Measuring marine biodiversity using ‘environmental DNA’ – an application of gene sequencing in environmental biology – should allow rapid assessment of changes in marine life. This makes environmental DNA (eDNA) a critical tool for managing our response to climate change. But eDNA only works well if key implementation steps are followed, according to a new Los Angeles and Long Beach area study published in the journal. Berg.
said Regina Wetzer, curator and director of the Center for Marine Biodiversity at the Natural History Museum of Los Angeles County (NHM).
Answering these questions included contributions from the Natural History Museum, multiple academic institutions, environmental consultants, and government agencies—highlighting the challenges involved in the use of eDNA, but also the widespread interest in its use.
eDNA uses genetic sequencing of samples from the environment (in this case, ocean water) to tally biodiversity. “There are genes that vary enough between species that they can be used as identification markers. Every organism secretes DNA by shedding skin cells or other substances, so we can take a cup of seawater, sequence the DNA in it, and use that for inventory,” Zack Gold said. Lead author of the study “Biota of the region.”
The adjacent Port of Los Angeles and the Port of Long Beach make up one of the world’s largest port complexes and are sites of intense environmental interest. This made it an interesting site to test the ability of eDNA to serve as an effective tool for assessing biodiversity.
This study coupled eDNA sampling and conventional vessel trawl sampling at seven locations in the port complex. At each site, the researchers collected multiple RNA samples, each from about one liter of seawater, before hauling a trawl in the same area. This allowed comparison of eDNA with traditional biodiversity assessment techniques: eDNA detected approximately 17 species of trawled fish, but also detected an additional 55 native fish species. Detecting these additional species through conventional sampling requires many sampling trips and very high expenses.
“We were thrilled to see eDNA being validated alongside ‘traditional’ sampling, but we were really excited to see the additional information that came from eDNA,” said Dean Bentchev, researcher and program director at the Diversity Initiative for the Southern California Ocean (DISCO). ) in NHM. But obtaining this additional information depends on having a complete genetic reference library for all the fish in the area—the genetic sequence in an eDNA sample can only be resolved for a species if there is a reference sequence on file for that species. All fish in the eDNA samples in this study were resolved only after the researchers added the last few fish references to the sequence library.

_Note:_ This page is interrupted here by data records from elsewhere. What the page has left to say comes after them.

Source: an optimization exercise on an open RTL-to-GDS flow (aim: small area, a short achievable clock period and few clock cycles). Production flows keep margins and buffers that such runs may drop. The RTL was checked by simulation tests, not by an equivalence proof against the original design. Power and IR drop assume default switching activity.

$ cat constraint.sdc
create_clock -name core_clock -period 22.0 [get_ports {clk}]
set_input_delay 4.4000 -clock core_clock [delete_from_list [all_inputs] [get_ports {clk}]]
set_output_delay 4.4000 -clock core_clock [all_outputs]
set_load 0.01 [all_outputs]
$ cat config.mk
export PLATFORM = sky130hd
export DESIGN_NAME = Pipelined_CPU
export DESIGN_NICKNAME = Pipelined_CPU
export VERILOG_FILES = /design/flow/design.v
export SDC_FILE = /design/flow/constraint.sdc
export NUM_CORES = 8
export LEC_CHECK = 0
export CAP_MARGIN = 20
export CORE_MARGIN = 2
export CORE_UTILIZATION = 55
export CTS_CLUSTER_DIAMETER = 120
export CTS_CLUSTER_SIZE = 20
export SETUP_SLACK_MARGIN = 1.0
export SLEW_MARGIN = 20
export SYNTH_HIERARCHICAL = 1
$ cat design.v
`timescale 1ns / 1ps
module Pipelined_CPU(
  input         clk,
  input         rst_n,
  output [6:0]  imem_addr,
  input  [31:0] imem_data,
  output [6:0]  dmem_addr,
  output [31:0] dmem_wdata,
  output        dmem_we,
  input  [31:0] dmem_rdata
);
  reg  [6:0]  FA;           
  reg  [6:0]  IA;           
  reg  [6:0]  IA1;          
  reg         BH;           
  reg         AV;           
  reg  [31:0] IR;           
  reg  [6:0]  XP1;          
  reg         XV;           
  reg  [6:0]  EPC;          
  reg  [31:0] SA, SB;       
  reg         BMA, BWA, LDA, BMB, BWB, LDB;
  reg  [6:0]  DA;           
  reg  [6:0]  FAO;          
  reg  [31:0] M_res;        
  reg  [31:0] M_wd;         
  reg  [4:0]  M_dst;
  reg         M_wr, M_ld, M_st;
  reg  [31:0] W_res;
  reg  [4:0]  W_dst;
  reg         W_wr, W_ld;
  reg  [31:0] rf [0:31];
  reg  [31:0] rv;           
  assign imem_addr  = FAO;
  assign dmem_addr  = DA;
  assign dmem_wdata = M_wd;
  assign dmem_we    = M_st;
  localparam C_SUB = 0, C_RT = 1, C_AND = 2, C_OR = 3, C_XOR = 4, C_NOR = 5,
             C_SLT = 6, C_STU = 7, C_SH = 8, C_LUI = 9, C_SUM = 10, C_SLL = 11,
             C_SRA = 12, C_UA = 13, C_UB = 14, NCTL = 15;
  function [NCTL-1:0] decode(input [31:0] w);
    reg [5:0] o, f;
    reg rt0, fadd, fsub, fand, f_or, fxor, fnor, fsll, fsrl, fsra, fslt, fstu, fjr, ralu;
    reg iadd, islt, istu, iand, i_or, ixor, ilui, ilw, isw, ialu, ibr2, ibr1;
    begin
      o = w[31:26];
      f = w[5:0];
      rt0  = (o == 6'h00);
      fadd = rt0 & (f[5:1] == 5'b10000);
      fsub = rt0 & (f[5:1] == 5'b10001);
      fand = rt0 & (f == 6'h24);
      f_or = rt0 & (f == 6'h25);
      fxor = rt0 & (f == 6'h26);
      fnor = rt0 & (f == 6'h27);
      fsll = rt0 & (f == 6'h04);
      fsrl = rt0 & (f == 6'h06);
      fsra = rt0 & (f == 6'h07);
      fslt = rt0 & (f == 6'h2A);
      fstu = rt0 & (f == 6'h2B);
      fjr  = rt0 & (f == 6'h08);
      ralu = fadd | fsub | fand | f_or | fxor | fnor | fsll | fsrl | fsra | fslt | fstu;
      iadd = (o[5:1] == 5'b00100);
      islt = (o == 6'h0A);
      istu = (o == 6'h0B);
      iand = (o == 6'h0C);
      i_or = (o == 6'h0D);
      ixor = (o == 6'h0E);
      ilui = (o == 6'h0F);
      ilw  = (o == 6'h23);
      isw  = (o == 6'h2B);
      ialu = iadd | islt | istu | iand | i_or | ixor;
      ibr2 = (o == 6'h04) | (o == 6'h05);
      ibr1 = (o == 6'h06) | (o == 6'h07) | ((o == 6'h01) & (w[20:17] == 4'd0));
      decode[C_SUB] = fsub | fslt | fstu | islt | istu;
      decode[C_RT]  = rt0;
      decode[C_AND] = fand | iand;
      decode[C_OR]  = f_or | i_or;
      decode[C_XOR] = fxor | ixor;
      decode[C_NOR] = fnor;
      decode[C_SLT] = fslt | islt;
      decode[C_STU] = fstu | istu;
      decode[C_SH]  = fsll | fsrl | fsra;
      decode[C_LUI] = ilui;
      decode[C_SUM] = ~(fand | iand | f_or | i_or | fxor | ixor | fnor | fslt | islt |
                        fstu | istu | fsll | fsrl | fsra | ilui);
      decode[C_SLL] = fsll;
      decode[C_SRA] = fsra;
      decode[C_UA]  = ralu | fjr | ialu | ilw | isw | ibr2 | ibr1;
      decode[C_UB]  = ralu | isw | ibr2;
    end
  endfunction
  reg [NCTL-1:0] CTL;
  wire [5:0] op = IR[31:26];
  wire [4:0] rs = IR[25:21];
  wire [4:0] rt = IR[20:16];
  wire [4:0] rd = IR[15:11];
  wire [5:0] fn = IR[5:0];
  wire [31:0] imm = {{16{IR[15]}}, IR[15:0]};
  wire rtype   = CTL[C_RT];
  wire is_jr   = (op == 6'h00) & (fn == 6'h08);
  wire r_alu   = (op == 6'h00) & ((fn[5:3] == 3'b100) | (fn[5:1] == 5'b10101) |
                                  (fn == 6'h04) | (fn == 6'h06) | (fn == 6'h07));
  wire i_alu   = (op[5:3] == 3'b001) & (op != 6'h0F);
  wire i_lui   = CTL[C_LUI];
  wire is_lw   = (op == 6'h23);
  wire is_sw   = (op == 6'h2B);
  wire is_beq  = (op == 6'h04);
  wire is_bne  = (op == 6'h05);
  wire is_blez = (op == 6'h06);
  wire is_bgtz = (op == 6'h07);
  wire is_bltz = (op == 6'h01) & (rt == 5'd0);
  wire is_bgez = (op == 6'h01) & (rt == 5'd1);
  wire is_j    = (op == 6'h02);
  wire useA = CTL[C_UA];
  wire useB = CTL[C_UB];
  wire wreg = r_alu | i_alu | i_lui | is_lw;
  wire [4:0] dst = rtype ? rd : rt;
  wire stall = XV & ((useA & LDA) | (useB & LDB));
  wire xexec = XV & ~stall;
  reg  [31:0] rfA, rfB;
  integer k;
  always @(*) begin
    rfA = 32'd0;
    rfB = 32'd0;
    for (k = 0; k < 32; k = k + 1) begin
      rfA = rfA | ({32{SA[k]}} & rf[k]);
      rfB = rfB | ({32{SB[k]}} & rf[k]);
    end
  end
  wire [31:0] opA = ({32{BMA}} & M_res) | ({32{BWA}} & W_res) | rfA;
  wire [31:0] opB = ({32{BMB}} & M_res) | ({32{BWB}} & W_res) | rfB;
  wire        use_imm = ~rtype;
  wire [31:0] srcB = ({32{BMB & rtype}} & M_res) | ({32{BWB & rtype}} & W_res) |
                     ({32{rtype}} & rfB) | ({32{use_imm}} & imm);
  wire        sub = CTL[C_SUB];
  wire [31:0] bx  = srcB ^ {32{sub}};
  wire [31:0] pg = opA & bx;
  wire [31:0] pp = opA ^ bx;
  wire [31:0] g0 = {pg[31:1], pg[0] | (pp[0] & sub)};
  wire [31:0] g1, g2, g3, g4, cy, p1, p2, p3, p4, p5;
  pfx_level #(0) pl0 (.g(g0), .p(pp), .go(g1), .po(p1));
  pfx_level #(1) pl1 (.g(g1), .p(p1), .go(g2), .po(p2));
  pfx_level #(2) pl2 (.g(g2), .p(p2), .go(g3), .po(p3));
  pfx_level #(3) pl3 (.g(g3), .p(p3), .go(g4), .po(p4));
  pfx_level #(4) pl4 (.g(g4), .p(p4), .go(cy), .po(p5));
  wire [31:0] sum  = pp ^ {cy[30:0], sub};
  wire        lt_s = (opA[31] ^ srcB[31]) ? opA[31] : sum[31];
  wire        lt_u = ~cy[31];
  function [31:0] rev32(input [31:0] x);
    integer k;
    begin
      for (k = 0; k < 32; k = k + 1) rev32[k] = x[31 - k];
    end
  endfunction
  wire        f_sll  = CTL[C_SLL];
  wire [31:0] sh_in  = f_sll ? rev32(opB) : opB;
  wire        fill   = CTL[C_SRA] & opB[31];
  wire        sh_big = |opA[31:5];
  wire [63:0] sh_ext = {{32{fill}}, sh_in} >> opA[4:0];
  wire [31:0] sh_r   = sh_big ? {32{fill}} : sh_ext[31:0];
  wire [31:0] sh_out = f_sll ? rev32(sh_r) : sh_r;
  wire r_and = CTL[C_AND];
  wire r_or  = CTL[C_OR];
  wire r_xor = CTL[C_XOR];
  wire f_nor = CTL[C_NOR];
  wire r_slt = CTL[C_SLT];
  wire r_stu = CTL[C_STU];
  wire r_sh  = CTL[C_SH];
  wire r_sum = CTL[C_SUM];
  wire [31:0] alu = ({32{r_and}} & pg) | ({32{r_or}} & (pg | pp)) | ({32{r_xor}} & pp) |
                    ({32{f_nor}} & ~(pg | pp)) | ({32{r_sh}} & sh_out) |
                    ({32{i_lui}} & {IR[15:0], 16'd0}) | ({32{r_sum}} & sum) |
                    {31'd0, (r_slt & lt_s) | (r_stu & lt_u)};
  wire eq   = (opA == opB);
  wire zer  = (opA == 32'd0);
  wire neg  = opA[31];
  wire taken = (is_beq & eq) | (is_bne & ~eq) | (is_blez & (neg | zer)) |
               (is_bgtz & ~(neg | zer)) | (is_bltz & neg) | (is_bgez & ~neg);
  wire [6:0] pc1  = XP1;
  wire [6:0] btgt = pc1 + IR[6:0];
  wire [6:0] xnext = is_jr ? opA[6:0] : is_j ? IR[6:0] : taken ? btgt : pc1;
  wire s_epc = ~XV;
  wire s_jr  = XV & ~stall & is_jr;
  wire s_j   = XV & ~stall & is_j;
  wire s_bt  = XV & ~stall & ~is_jr & ~is_j & taken;
  wire s_pc1 = XV & ~(s_jr | s_j | s_bt);
  wire [6:0] expc = ({7{s_epc}} & EPC) | ({7{s_jr}} & opA[6:0]) | ({7{s_j}} & IR[6:0]) |
                    ({7{s_bt}} & btgt) | ({7{s_pc1}} & pc1);
  wire ia_hit = (s_epc & (IA == EPC)) | (s_jr & (IA == opA[6:0])) | (s_j & (IA == IR[6:0])) |
                (s_bt & (IA == btgt)) | (s_pc1 & (IA == pc1));
  wire fa_hit = (s_epc & (FA == EPC)) | (s_jr & (FA == opA[6:0])) | (s_j & (FA == IR[6:0])) |
                (s_bt & (FA == btgt)) | (s_pc1 & (FA == pc1));
  wire accept = AV & ~stall & ia_hit;
  wire [5:0] iop = imem_data[31:26];
  wire       ibr = (iop == 6'h04) | (iop == 6'h05) | (iop == 6'h06) | (iop == 6'h07) |
                   ((iop == 6'h01) & (imem_data[20:17] == 4'd0));
  wire       ij  = (iop == 6'h02);
  wire       ipt = ij | (ibr & imem_data[6]);
  wire [6:0] isum;
  add7 tadd (.a(IA1), .b(imem_data[6:0]), .s(isum));
  wire [6:0] itgt = ij ? imem_data[6:0] : isum;
  reg  [6:1] bt_tag [0:1];
  reg  [6:0] bt_tgt [0:1];
  reg  [1:0] bt_v;
  wire [6:0] FA1  = FA + 7'd1;
  wire       fidx = FA1[0];
  wire       xidx = XP1[0];
  wire       bhit  = bt_v[fidx] & (bt_tag[fidx] == FA1[6:1]);
  wire [6:0] bpred = bhit ? bt_tgt[fidx] : FA1;
  wire       xtk   = xexec & (is_jr | is_j | taken);
  wire       redir   = ipt & ~BH;
  wire [6:0] fa_next = accept ? (redir ? itgt : bpred) : (fa_hit ? bpred : expc);
  wire       bh_next = bhit & (accept ? ~redir : fa_hit);
  always @(posedge clk or negedge rst_n) begin
    if (!rst_n) bt_v <= 0;
    else if (xtk) bt_v[xidx] <= 1'b1;
  end
  always @(posedge clk) begin
    if (xtk) begin
      bt_tag[xidx] <= XP1[6:1];
      bt_tgt[xidx] <= xnext;
    end
  end
  always @(posedge clk or negedge rst_n) begin
    if (!rst_n) begin
      FA  <= 7'd0;
      BH  <= 1'b0;
      AV  <= 1'b0;
      XV  <= 1'b0;
      EPC <= 7'd0;
      M_wr <= 1'b0;
      W_wr <= 1'b0;
    end else begin
      FA  <= fa_next;
      BH  <= bh_next;
      AV  <= 1'b1;
      if (!stall) XV <= accept;
      if (xexec) EPC <= xnext;
      M_wr <= xexec & wreg;
      W_wr <= M_wr;
    end
  end
  always @(posedge clk) begin
    IA  <= FA;
    IA1 <= FA1;
    IR  <= ir_n;
    CTL <= decode(ir_n);
    SA  <= (32'd1 << nrs) & rv_n & {32{~(n_ma | n_wa)}};
    SB  <= (32'd1 << nrt) & rv_n & {32{~(n_mb | n_wb)}};
    BMA <= n_ma & ~is_lw;
    BWA <= ~n_ma & n_wa & ~M_ld;
    LDA <= n_ma ? is_lw : (n_wa & M_ld);
    BMB <= n_mb & ~is_lw;
    BWB <= ~n_mb & n_wb & ~M_ld;
    LDB <= n_mb ? is_lw : (n_wb & M_ld);
    if (!stall) XP1 <= IA1;
    DA  <= sum[8:2];
    FAO  <= rst_n ? fa_next : 7'd0;
    M_st <= rst_n & xexec & is_sw;
    M_res <= alu;
    M_wd  <= opB;
    M_dst <= dst;
    M_ld  <= is_lw;
    W_res <= M_res;
    W_dst <= M_dst;
    W_ld  <= M_ld;
  end
  wire [31:0] ir_n = stall ? IR : imem_data;
  wire [31:0] rv_n = rv | ({32{W_wr}} & (32'd1 << W_dst));
  wire [4:0] nrs  = ir_n[25:21];
  wire [4:0] nrt  = ir_n[20:16];
  wire       n_wx = xexec & wreg;
  wire       n_ma = n_wx & (dst == nrs);
  wire       n_mb = n_wx & (dst == nrt);
  wire       n_wa = M_wr & (M_dst == nrs);
  wire       n_wb = M_wr & (M_dst == nrt);
  wire [31:0] wdata = W_ld ? dmem_rdata : W_res;
  always @(posedge clk) begin
    if (W_wr) rf[W_dst] <= wdata;
  end
  always @(posedge clk or negedge rst_n) begin
    if (!rst_n) rv <= 32'd0;
    else rv <= rv_n;
  end
endmodule
module pfx_level #(parameter L = 0) (
  input  [31:0] g,
  input  [31:0] p,
  output [31:0] go,
  output [31:0] po
);
  genvar i;
  generate
    for (i = 0; i < 32; i = i + 1) begin : b
      if (((i >> L) & 1) == 1) begin : c
        localparam integer J = ((i >> (L + 1)) << (L + 1)) + (1 << L) - 1;
        assign go[i] = g[i] | (p[i] & g[J]);
        assign po[i] = p[i] & p[J];
      end else begin : n
        assign go[i] = g[i];
        assign po[i] = p[i];
      end
    end
  endgenerate
endmodule
module add7 (
  input  [6:0] a,
  input  [6:0] b,
  output [6:0] s
);
  wire [6:0] g0 = a & b;
  wire [6:0] p0 = a ^ b;
  wire [6:0] g1, p1, g2, p2, g3;
  pfx_level7 #(0) l0 (.g(g0), .p(p0), .go(g1), .po(p1));
  pfx_level7 #(1) l1 (.g(g1), .p(p1), .go(g2), .po(p2));
  pfx_level7 #(2) l2 (.g(g2), .p(p2), .go(g3), .po());
  assign s = p0 ^ {g3[5:0], 1'b0};
endmodule
module pfx_level7 #(parameter L = 0) (
  input  [6:0] g,
  input  [6:0] p,
  output [6:0] go,
  output [6:0] po
);
  genvar i;
  generate
    for (i = 0; i < 7; i = i + 1) begin : b
      if (((i >> L) & 1) == 1) begin : c
        localparam integer J = ((i >> (L + 1)) << (L + 1)) + (1 << L) - 1;
        assign go[i] = g[i] | (p[i] & g[J]);
        assign po[i] = p[i] & p[J];
      end else begin : n
        assign go[i] = g[i];
        assign po[i] = p[i];
      end
    end
  endgenerate
endmodule
$ cat standard.sh
#!/bin/bash
# synth_recipe.tcl (not shown) runs the flow's synth.tcl, then flattens the netlist and writes it again
# the make line also repeats each setting of config.mk as NAME=value (left out here)
make -C /OpenROAD-flow-scripts/flow DESIGN_CONFIG=/design/flow/config.mk WORK_HOME=/design/flow/orfs CLKGATE_MAP_FILE= SYNTH_SCRIPT=/design/flow/synth_recipe.tcl "${@:-finish}"
$ cat flow/run.sh
#!/bin/bash
# Layout flow for this design: the standard ORFS flow (standard.sh, with
# the standard synthesis and the design's constraint.sdc unchanged), with
#  - the setup repair steps (floorplan, CTS, global route) asked for a larger
#    setup margin, so that they size and buffer the logic for speed instead of
#    stopping as soon as the 22 ns constraint is met;
set -euo pipefail
bash standard.sh \
  SETUP_SLACK_MARGIN=16.6 \
  "BUFFER_PORTS_ARGS=-buffer_cell sky130_fd_sc_hd__buf_4" \
  finish > flow.log 2>&1
==> results of run 1 <==
## per-stage QoR
stage	total power [mW]	setup slack (ns)
after global routing	5.46	16.38
after floorplan	3.50	16.03
after CTS	5.28	16.40
after detailed placement	3.74	15.68
final	5.34	16.26
after global placement	3.73	15.65
## flip-flops by register name, indices dropped and copies added, names as in the netlist, 2 cells and up
name,flops
CTL,15
DA,7
EPC,7
FA,7
FAO,7
IA,7
IA1,7
IR,32
M_dst,5
M_res,32
M_wd,32
SA,32
SB,32
W_dst,5
W_res,32
XP1,7
bt_tag,12
bt_tgt,14
bt_v,2
rf,1024
rv,32
## power by group through the flow
| stage | clock network [mW] | registers [mW] | logic, mW |
|---|---|---|---|
| CTS | 1.58 | 2.99 | 0.714 |
| global placement | 0 | 3.05 | 0.684 |
| global route | 1.67 | 3.00 | 0.794 |
| finish | 1.59 | 3.00 | 0.749 |
| detailed placement | 0 | 3.05 | 0.691 |
| floorplan | 0 | 2.98 | 0.522 |
## repair_timing
action,4_1_cts,5_1_grt
resized for setup,123,53
cloned,1,0
buffers inserted,22,20
pin swaps,26,21
endpoints found under the setup margin,113,147
## path summary, 6_finish.rpt
| kind | from | to | slack (ns) | cells past startpoint |
|---|---|---|---|---|
| setup / recovery | SB[24] | M_res[0] | 16.26 | 18 |
| hold / removal | M_dst[1] | W_dst[1] | 0.43 | 0 |
| min in group asynchronous | rst_n | rv[7] | 3.97 | 2 |
| setup reg to reg | SB[24] | M_res[0] | 16.26 | 18 |
| hold reg to reg | M_dst[1] | W_dst[1] | 0.43 | 0 |
| max in group asynchronous | rst_n | bt_v[1] | 17.42 | 2 |
## final cells by class
class,count,area [sq um]
fill,9039,45800
sequential,1364,38400
multi-input combinational,2995,23000
timing repair buffer,308,2550
clock buffer,128,2180
tap,1512,1890
inverter,167,629
clock inverter,9,135
antenna,22,55.1
## per-layer routing
| layer | GRT usage | vias to the layer above | share of wire |
|---|---|---|---|
| li1 | - | 19500 | - |
| met1 | 0.607 | 25600 | 0.32 |
| met2 | 0.705 | 6122 | 0.40 |
| met3 | 0.257 | 1932 | 0.18 |
| met4 | 0.334 | 23 | 0.094 |
| met5 | 0.00681 | - | 0.00091 |
==> flow_summary.ini, run 1 <==
[critical_path]
cp_cell_sequence = buf_4 > a22oi_1 > nand4_1 > nor4_1 > nand4_1 > mux2_2 > xor2_1 > ha_1 > and2_1 > a21o_1 > a21o_1 > a21o_4 > a21o_2 > xnor2_1 > a21oi_1 > o21bai_1 > a221oi_1 > o21ai_0
crit_required_ns = 22.60
end_kind = flop
crit_family = compound AO/OA/AOI/OAI gates
cp_slowest_cell = nand4_1
critPathKind = reg2reg
cp_max_fo = 23
worstPathArrival_ns = 6.34
cp_slowest_stage_delay_ns = 0.72
worstSetupStartpointType = flop
path_buf_inv = 1

[power_and_ir_drop]
peakVddDrop_v = 0.0000727
p_int_mw = 3.86
switching_power_mw = 1.48
cellLeakagePower_nw = 24.6
p_comb_frac = 0.140
p_per_area_nw_per_um2 = 77.6
clkPwrFrac = 0.298
netSwitchingFraction = 0.277
p_seq_frac = 0.561

[route]
via_per_inst = 8.19
final_antenna_net_count = 0
drc = 0
wire_per_inst_um = 46.9
totalWireLength_mm = 305
first_iter_violations = 13000
vias = 53300
drtPass1Iterations = 11

[cts]
clock_latency_ns = 0.73
cts.clk_slew.worst_paths_ns = 0.10
cts_made_buffers = 79
h-tree-depth = 3
clockRootBuffer = clkbuf_16
cts_tree = yes
clockBufferDepth = 3
cts.sinks = 1364
postCtsHoldBufs = 0

[timing]
period_minus_slack_ns = 5.74
timing.setup.tns_ns = 0
worst_pin_slew_ns = 1.27
fin_worst_skew_ns = 0.0516
fmax_ghz = 0.174
final_max_slew_viol_count = 0
rsz0062_at_grt = true
slew_headroom = 0.154
hold_viol_final = 0
post-route-period-util = 0.261
hold_slack_ns = 0.430
setup_viol = 0

[cells_and_area]
drive_gt1_frac = 0.160
instances_no_fill = 6505
nets = 5060
fin_area_sq_um = 68800
finalCoreUtilization = 0.600
final_cell_mix = edfxtp_1 (1,067), a22oi_1 (1,045), buf_4 (249)
final_common_cell = edfxtp_1
syn_to_final_growth_pct = 8.02

[yosys]
syn_nets = 5131
ys_warn_count = 7
syn_avg_cell_area_sq_um = 12.8
syn_area_sq_um = 63700
synthCells = 4986

[global_routing]
grt_overflow = 0
antenna_found_initial = 21
grt_pass1_vias = 48700
grtUsageTotal = 0.504
grt_pass1_wl_mm = 405
grt_max_degree = 60

[die]
pin_count = 113
start_util = 0.556
num_rows = 124
core_area_sq_um = 115000
die_height_um = 344
die-area_sq_um = 119000
die_w_um = 344

[worst_hold_path]
hold_path.class = reg2reg

[placed_design]
dpl.cell_count = 6303
placed_cell_area_sq_um = 65500
port_buffers = 112
place_congestion = 0.996
hpwl_mm = 176

[outcome]
status = complete, no violations

[job]
max_cap_viol_count = 0
Testbench counts, summed over its fixed seeds: cycles 45,979.
==> inputs of run 2 (changes only) <==
--- a/flow/run.sh
+++ b/flow/run.sh
@@ -6,6 +6,6 @@
 #    stopping as soon as the 22 ns constraint is met;
 set -euo pipefail
 bash standard.sh \
-  SETUP_SLACK_MARGIN=16.6 \
+  SETUP_SLACK_MARGIN=16.9 \
   "BUFFER_PORTS_ARGS=-buffer_cell sky130_fd_sc_hd__buf_4" \
   finish > flow.log 2>&1
==> run 2 against run 1 <==
Compared with the run above:
- first-iteration DRC count decreased by 2.3%
- clock power about the same
- clock-buffer cell count unchanged
- design area increased by 1.9%
- critical path depth decreased by 17
- sequential share of layout area decreased by 1.0 points
- maximum frequency increased by 2.5%
- critical path type is now reg2out
- still clean on timing, DRC and antenna
- non-clock buffer count increased by 70
- total power increased by 0.66%
- largest cell class unchanged
==> flow_summary.ini, run 2 <==
[outcome]
status = complete, no violations

[cells_and_area]
largest_reg_flops = 1024
drive_gt1_frac = 0.190
fin_area_sq_um = 70200
syn_to_final_growth_pct = 10.1
nets = 5130
final_cell_mix = edfxtp_1 (1,067), a22oi_1 (1,045), buf_4 (275)
largest_register = rf
final_common_cell = edfxtp_1

[timing]
post-route-period-util = 0.254
hold_viol_final = 0
timing.setup.tns_ns = 0
rsz0062_at_grt = true
setup_viol = 0
fmax_ghz = 0.179
worst_pin_slew_ns = 1.20
period_minus_slack_ns = 5.60
final_max_slew_viol_count = 0
fin_worst_skew_ns = 0.0507
slew_headroom = 0.195

[yosys]
synthCells = 4986
ys_warn_count = 7
syn_avg_cell_area_sq_um = 12.8
syn_area_sq_um = 63700
syn_nets = 5131

[placed_design]
hpwl_mm = 176
place_congestion = 0.996
placed_cell_area_sq_um = 65500
port_buffers = 112

[route]
wire_per_inst_um = 46.7
drtPass1Iterations = 11
via_per_inst = 8.14
first_iter_violations = 12700
drc = 0
final_antenna_net_count = 0
totalWireLength_mm = 307
vias = 53500

[critical_path]
cp_cell_sequence = buf_6
worstSetupStartpointType = flop
end_kind = output port
critPathKind = reg2out
path_buf_inv = 1
cp_slowest_cell = dfxtp_2
worstSetupPathDepth = 1
cp_slowest_stage_delay_ns = 0.36
cp_max_fo = 1
crit_family = flip-flops
reg2regPathDepth = 19
worstPathArrival_ns = 1.20
crit_required_ns = 17.60

[job]
max_cap_viol_count = 0

[global_routing]
grt_pass1_wl_mm = 408
antenna_found_initial = 15
met3_usage = 0.257
grtUsageMet1 = 0.613
grt_max_degree = 60
grt_overflow = 0
grt_pass1_vias = 49200
top_usage_layer = met2
grtUsageTotal = 0.507
grt_use_met2 = 0.708

[cts]
clock_latency_ns = 0.74
h-tree-depth = 3
cts.sinks = 1364
clockRootBuffer = clkbuf_16
cts.clk_slew.worst_paths_ns = 0.10
cts_made_buffers = 79
cts_tree = yes
clockBufferDepth = 3
postCtsHoldBufs = 0

[worst_hold_path]
worstHoldPathCells = 0
hold_path.class = reg2reg

[die]
core_area_sq_um = 115000
start_util = 0.556
die_w_um = 344
die-area_sq_um = 119000
pin_count = 113
num_rows = 124
die_height_um = 344

[power_and_ir_drop]
p_seq_frac = 0.558
netSwitchingFraction = 0.279
p_int_mw = 3.88
switching_power_mw = 1.50
p_per_area_nw_per_um2 = 76.6
p_comb_frac = 0.145
cellLeakagePower_nw = 25.2
peakVddDrop_v = 0.0000727
clkPwrFrac = 0.297
==> run 2: changes by cell type in the layout (fill, tap and decap cells not counted), moves of 5 or more <==
cell / change
nor2_4: +5
nor3_4: +9
buf_4: +26
nand3_2: -8
nand3_4: +9
buf_6: +38
nor3_1: -63
nor3_2: +54
==> run 2: worst reg2reg max path: stages (launching register included) <==
cell      delay (ns)
dfxtp_2         0.49
buf_4           0.43
a22oi_1         0.36
nand4_1         0.14
nor4_2          0.52
nand4_4         0.33
inv_1           0.12
a21oi_1         0.08
xor2_1          0.19
ha_1            0.40
and2_1          0.31
and2_1          0.28
and2_1          0.50
and2_1          0.22
a21o_2          0.15
xnor2_1         0.12
a21oi_1         0.05
o21bai_1        0.17
a221oi_1        0.28
o21ai_0         0.14
==> run 2: repair_timing <==
| action | 4_1_cts | 5_1_grt |
|---|---|---|
| endpoints found under the hold margin | 0 | 0 |
| setup endpoints to repair | 210 | 206 |
| pin swaps | 63 | 46 |
| resized for setup | 247 | 94 |
| setup buffers | 77 | 35 |
| gates cloned | 1 | 0 |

eDNA samples from different port locations yielded inventories of different species at a statistically significant level. That answered an important question: Can eDNA measure variation across a small area such as a port complex, or does seawater mix so thoroughly that local variations become completely blurred? This study showed that eDNA in this ocean environment can detect differences between nearby places that are only a few hundred meters apart.
Building on this pilot project, the authors have compiled a set of recommendations for managers who consider eDNA as a tool for assessing biodiversity. The recommendations cover careful selection of specific genes and specific advice on how to clean sequence data from eDNA samples before searching for sequence matches. Because of the successful species resolution that resulted from the construction of a fully sequenced reference library, the main recommendation is to establish regional reference databases.
“These samples of the environment are like time capsules that we will be able to exploit in the future,” said Adam Wall, Crustacea collections manager at NHM. This sentiment prompted other recommendations of the group: archiving eDNA samples and sequencing data for long-term use. As sequencing technology improves, additional information can come from the samples. As genomic data analysis techniques improve and libraries of genomic references expand, sequence data can be analyzed again for additional results beyond the fish inventories published in this study.
Co-authors on this study include researchers from a wide range of institutions: Zachary Gold (now at the National Oceanic and Atmospheric Administration), Rachel S.Meyer (now at the University of California, Santa Cruz), and Paul H. Robert Wayne of the University of California, Los Angeles. Los Angeles ; T. M. Schweitzer of Colorado State University; Emily E. Cord from Landmark College, Vermont; Regina Weitzer, Adam R. Wall, and N. Dean Benchev at the Los Angeles County Museum of Natural History; Kevin Stolzenbach at Wood Environment and Infrastructure, Inc. Kat Brickett in Los Angeles Harbor and Justin Lloyd in Long Beach Harbor. The project was supported by funding from the Port of Los Angeles and the Port of Long Beach.